> **Problem requirements**
Among the records that follow, find the line with "export SDC_FILE = /design/constraint.sdc" and the line with "bit copies it.". Set down those lines and all lines between them exactly, without adding anything.

Extracted material Block Start

--- config.mk ---
export PLATFORM = sky130hd
export DESIGN_NAME = imm_encoder
export DESIGN_NICKNAME = d
export VERILOG_FILES = /design/src/rtl/imm_encoder_pkg.sv /design/src/rtl/imm_pack.sv /design/src/rtl/imm_encoder.sv
export SDC_FILE = /design/constraint.sdc
export NUM_CORES = 1
export LEC_CHECK = 0
export ABC_AREA = 0
export BUFFER_PORTS_ARGS = -buffer_cell sky130_fd_sc_hd__buf_2
export CAP_MARGIN = 20
export CORE_MARGIN = 2
export CORE_UTILIZATION = 58
export CTS_BUF_LIST = sky130_fd_sc_hd__clkbuf_8
export CTS_CLUSTER_DIAMETER = 30
export DETAILED_ROUTE_END_ITERATION = 10
export GPL_TIMING_DRIVEN = 1
export PLACE_DENSITY = 0.87
export SETUP_SLACK_MARGIN = 0.1
export SYNTH_ARGS = -nofsm -noshare
export SYNTH_HDL_FRONTEND = slang
export SYNTH_SLANG_ARGS = --single-unit
--- constraint.sdc ---
create_clock -name clk -period 8.5 [get_ports clk]
set_input_delay 0.85 -clock clk [delete_from_list [all_inputs] [get_ports clk]]
set_output_delay 0.85 -clock clk [all_outputs]
set_load 0.01 [all_outputs]
--- src/rtl/imm_encoder_pkg.sv ---
// Shared definitions for the immediate encoder: format coding (identical to the
// extender's decode), opcodes used when building instruction templates, and
// the per-format legality checks.
package imm_encoder_pkg;

  localparam logic [1:0] IMM_I = 2'b00;
  localparam logic [1:0] IMM_S = 2'b01;
  localparam logic [1:0] IMM_B = 2'b10;
  localparam logic [1:0] IMM_J = 2'b11;

  localparam logic [6:0] OP_IMM    = 7'b0010011;
  localparam logic [6:0] OP_STORE  = 7'b0100011;
  localparam logic [6:0] OP_BRANCH = 7'b1100011;
  localparam logic [6:0] OP_JAL    = 7'b1101111;

  // An immediate fits when every bit above the format's sign bit copies it.
  function automatic logic imm_out_of_range(input logic [1:0] src, input logic [31:0] imm);
    logic oor;
    case (src)
      IMM_I, IMM_S: oor = !((&imm[31:11]) || !(|imm[31:11]));
      IMM_B:        oor = !((&imm[31:12]) || !(|imm[31:12]));
      IMM_J:        oor = !((&imm[31:20]) || !(|imm[31:20]));
      default:      oor = 1'b0;
    endcase
    return oor;
  endfunction

  // Branch and jump targets are halfword offsets, so bit 0 must be clear.
  function automatic logic imm_misaligned(input logic [1:0] src, input logic [31:0] imm);
    logic mis;
    case (src)
      IMM_B, IMM_J: mis = imm[0];
      default:      mis = 1'b0;
    endcase
    return mis;
  endfunction

endpackage

--- src/rtl/imm_pack.sv ---
// Combinational packer: scatters immediate bits into the field positions of the
// selected format; every other bit of the word comes from the template.
// Only imm[20:0] is needed, the widest field (J) tops out at bit 20.
module imm_pack
  import imm_encoder_pkg::*;
(
  input  logic [1:0]  imm_src_i,
  input  logic [20:0] imm_i,
  input  logic [31:0] base_i,
  output logic [31:0] word_o
);

  // Overlay the immediate field onto the template for the chosen format.
  always_comb begin
    word_o = base_i;
    case (imm_src_i)
      IMM_I: begin
        word_o[31:20] = imm_i[11:0];
      end
      IMM_S: begin
        word_o[31:25] = imm_i[11:5];
        word_o[11:7]  = imm_i[4:0];
      end
      IMM_B: begin
        word_o[31]    = imm_i[12];
        word_o[30:25] = imm_i[10:5];
        word_o[11:8]  = imm_i[4:1];
        word_o[7]     = imm_i[11];
      end
      IMM_J: begin
        word_o[31]    = imm_i[20];
        word_o[30:21] = imm_i[10:1];
        word_o[20]    = imm_i[11];
        word_o[19:12] = imm_i[19:12];
      end
      default: begin
        word_o = base_i;
      end
    endcase
  end

endmodule

--- src/rtl/imm_encoder.sv ---
// Two-stage valid/ready immediate encoder. Stage 1 captures the request and
// its legality flags, stage 2 holds the packed word. Saturating counters track
// consumed results and consumed results carrying an error flag.
module imm_encoder
  import imm_encoder_pkg::*;
#(
  parameter int CNT_W = 16
) (
  input  logic             clk,
  input  logic             reset,
  input  logic             flush,
  input  logic             in_valid,
  output logic             in_ready,
  input  logic [1:0]       imm_src,
  input  logic [31:0]      imm,
  input  logic [31:0]      base,
  output logic             out_valid,
  input  logic             out_ready,
  output logic [31:0]      instr_out,
  output logic             err_range,
  output logic             err_align,
  output logic [CNT_W-1:0] enc_count,
  output logic [CNT_W-1:0] err_count
);

  localparam logic [CNT_W-1:0] CNT_MAX = {CNT_W{1'b1}};
  localparam logic [CNT_W-1:0] CNT_ONE = {{(CNT_W-1){1'b0}}, 1'b1};

  // Stage 1 keeps only imm[20:0]; upper bits matter solely for the range flag,
  // which is already resolved when the request is captured.
  logic             s1_valid_q, s1_valid_d;
  logic [1:0]       s1_src_q;
  logic [20:0]      s1_imm_q;
  logic [31:0]      s1_base_q;
  logic             s1_erng_q;
  logic             s1_eal_q;

  logic             out_valid_q, out_valid_d;
  logic [31:0]      instr_q;
  logic             err_range_q;
  logic             err_align_q;
  logic [CNT_W-1:0] enc_count_q, enc_count_d;
  logic [CNT_W-1:0] err_count_q, err_count_d;

  logic             s2_free;
  logic             accept;
  logic             advance;
  logic             consume;
  logic [31:0]      packed_word;

  imm_pack u_pack (
    .imm_src_i (s1_src_q),
    .imm_i     (s1_imm_q),
    .base_i    (s1_base_q),
    .word_o    (packed_word)
  );

  // Handshake qualifiers: stage 2 frees when empty or drained, stage 1 when it can move on.
  always_comb begin
    s2_free  = !out_valid_q || out_ready;
    in_ready = !s1_valid_q || s2_free;
    accept   = in_valid && in_ready;
    advance  = s1_valid_q && s2_free;
    consume  = out_valid_q && out_ready;
  end

  // Next-state of both valid bits and the saturating counters.
  always_comb begin
    s1_valid_d  = s1_valid_q;
    out_valid_d = out_valid_q;
    enc_count_d = enc_count_q;
    err_count_d = err_count_q;
    if (flush) begin
      s1_valid_d  = 1'b0;
      out_valid_d = 1'b0;
    end else begin
      if (accept) begin
        s1_valid_d = 1'b1;
      end else if (s2_free) begin
        s1_valid_d = 1'b0;
      end else begin
        s1_valid_d = s1_valid_q;
      end
      if (s2_free) begin
        out_valid_d = s1_valid_q;
      end else begin
        out_valid_d = out_valid_q;
      end
    end
    // A result drained in the flush cycle still reached the consumer, so it counts.
    if (consume && (enc_count_q != CNT_MAX)) begin
      enc_count_d = enc_count_q + CNT_ONE;
    end else begin
      enc_count_d = enc_count_q;
    end
    if (consume && (err_range_q || err_align_q) && (err_count_q != CNT_MAX)) begin
      err_count_d = err_count_q + CNT_ONE;
    end else begin
      err_count_d = err_count_q;
    end
  end

  // Valid bits and counters; reset drops everything in flight.
  always_ff @(posedge clk or posedge reset) begin
    if (reset) begin
      s1_valid_q  <= 1'b0;
      out_valid_q <= 1'b0;
      enc_count_q <= {CNT_W{1'b0}};
      err_count_q <= {CNT_W{1'b0}};
    end else begin
      s1_valid_q  <= s1_valid_d;
      out_valid_q <= out_valid_d;
      enc_count_q <= enc_count_d;
      err_count_q <= err_count_d;
    end
  end

  // Stage 1 payload: capture the request and resolve its flags on acceptance.
  always_ff @(posedge clk or posedge reset) begin
    if (reset) begin
      s1_src_q  <= 2'b00;
      s1_imm_q  <= 21'd0;
      s1_base_q <= 32'd0;
      s1_erng_q <= 1'b0;
      s1_eal_q  <= 1'b0;
    end else if (accept) begin
      s1_src_q  <= imm_src;
      s1_imm_q  <= imm[20:0];
      s1_base_q <= base;
      s1_erng_q <= imm_out_of_range(imm_src, imm);
      s1_eal_q  <= imm_misaligned(imm_src, imm);
    end
  end

  // Stage 2 payload: take the packed word and flags when stage 1 hands over.
  always_ff @(posedge clk or posedge reset) begin
    if (reset) begin
      instr_q     <= 32'd0;
      err_range_q <= 1'b0;
      err_align_q <= 1'b0;
    end else if (advance) begin
      instr_q     <= packed_word;
      err_range_q <= s1_erng_q;
      err_align_q <= s1_eal_q;
    end
  end

  assign out_valid = out_valid_q;
  assign instr_out = instr_q;
  assign err_range = err_range_q;
  assign err_align = err_align_q;
  assign enc_count = enc_count_q;
  assign err_count = err_count_q;

endmodule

Extracted material Block End

> **Solution for this problem**
export SDC_FILE = /design/constraint.sdc
export NUM_CORES = 1
export LEC_CHECK = 0
export ABC_AREA = 0
export BUFFER_PORTS_ARGS = -buffer_cell sky130_fd_sc_hd__buf_2
export CAP_MARGIN = 20
export CORE_MARGIN = 2
export CORE_UTILIZATION = 58
export CTS_BUF_LIST = sky130_fd_sc_hd__clkbuf_8
export CTS_CLUSTER_DIAMETER = 30
export DETAILED_ROUTE_END_ITERATION = 10
export GPL_TIMING_DRIVEN = 1
export PLACE_DENSITY = 0.87
export SETUP_SLACK_MARGIN = 0.1
export SYNTH_ARGS = -nofsm -noshare
export SYNTH_HDL_FRONTEND = slang
export SYNTH_SLANG_ARGS = --single-unit
--- constraint.sdc ---
create_clock -name clk -period 8.5 [get_ports clk]
set_input_delay 0.85 -clock clk [delete_from_list [all_inputs] [get_ports clk]]
set_output_delay 0.85 -clock clk [all_outputs]
set_load 0.01 [all_outputs]
--- src/rtl/imm_encoder_pkg.sv ---
// Shared definitions for the immediate encoder: format coding (identical to the
// extender's decode), opcodes used when building instruction templates, and
// the per-format legality checks.
package imm_encoder_pkg;

  localparam logic [1:0] IMM_I = 2'b00;
  localparam logic [1:0] IMM_S = 2'b01;
  localparam logic [1:0] IMM_B = 2'b10;
  localparam logic [1:0] IMM_J = 2'b11;

  localparam logic [6:0] OP_IMM    = 7'b0010011;
  localparam logic [6:0] OP_STORE  = 7'b0100011;
  localparam logic [6:0] OP_BRANCH = 7'b1100011;
  localparam logic [6:0] OP_JAL    = 7'b1101111;

  // An immediate fits when every bit above the format's sign bit copies it.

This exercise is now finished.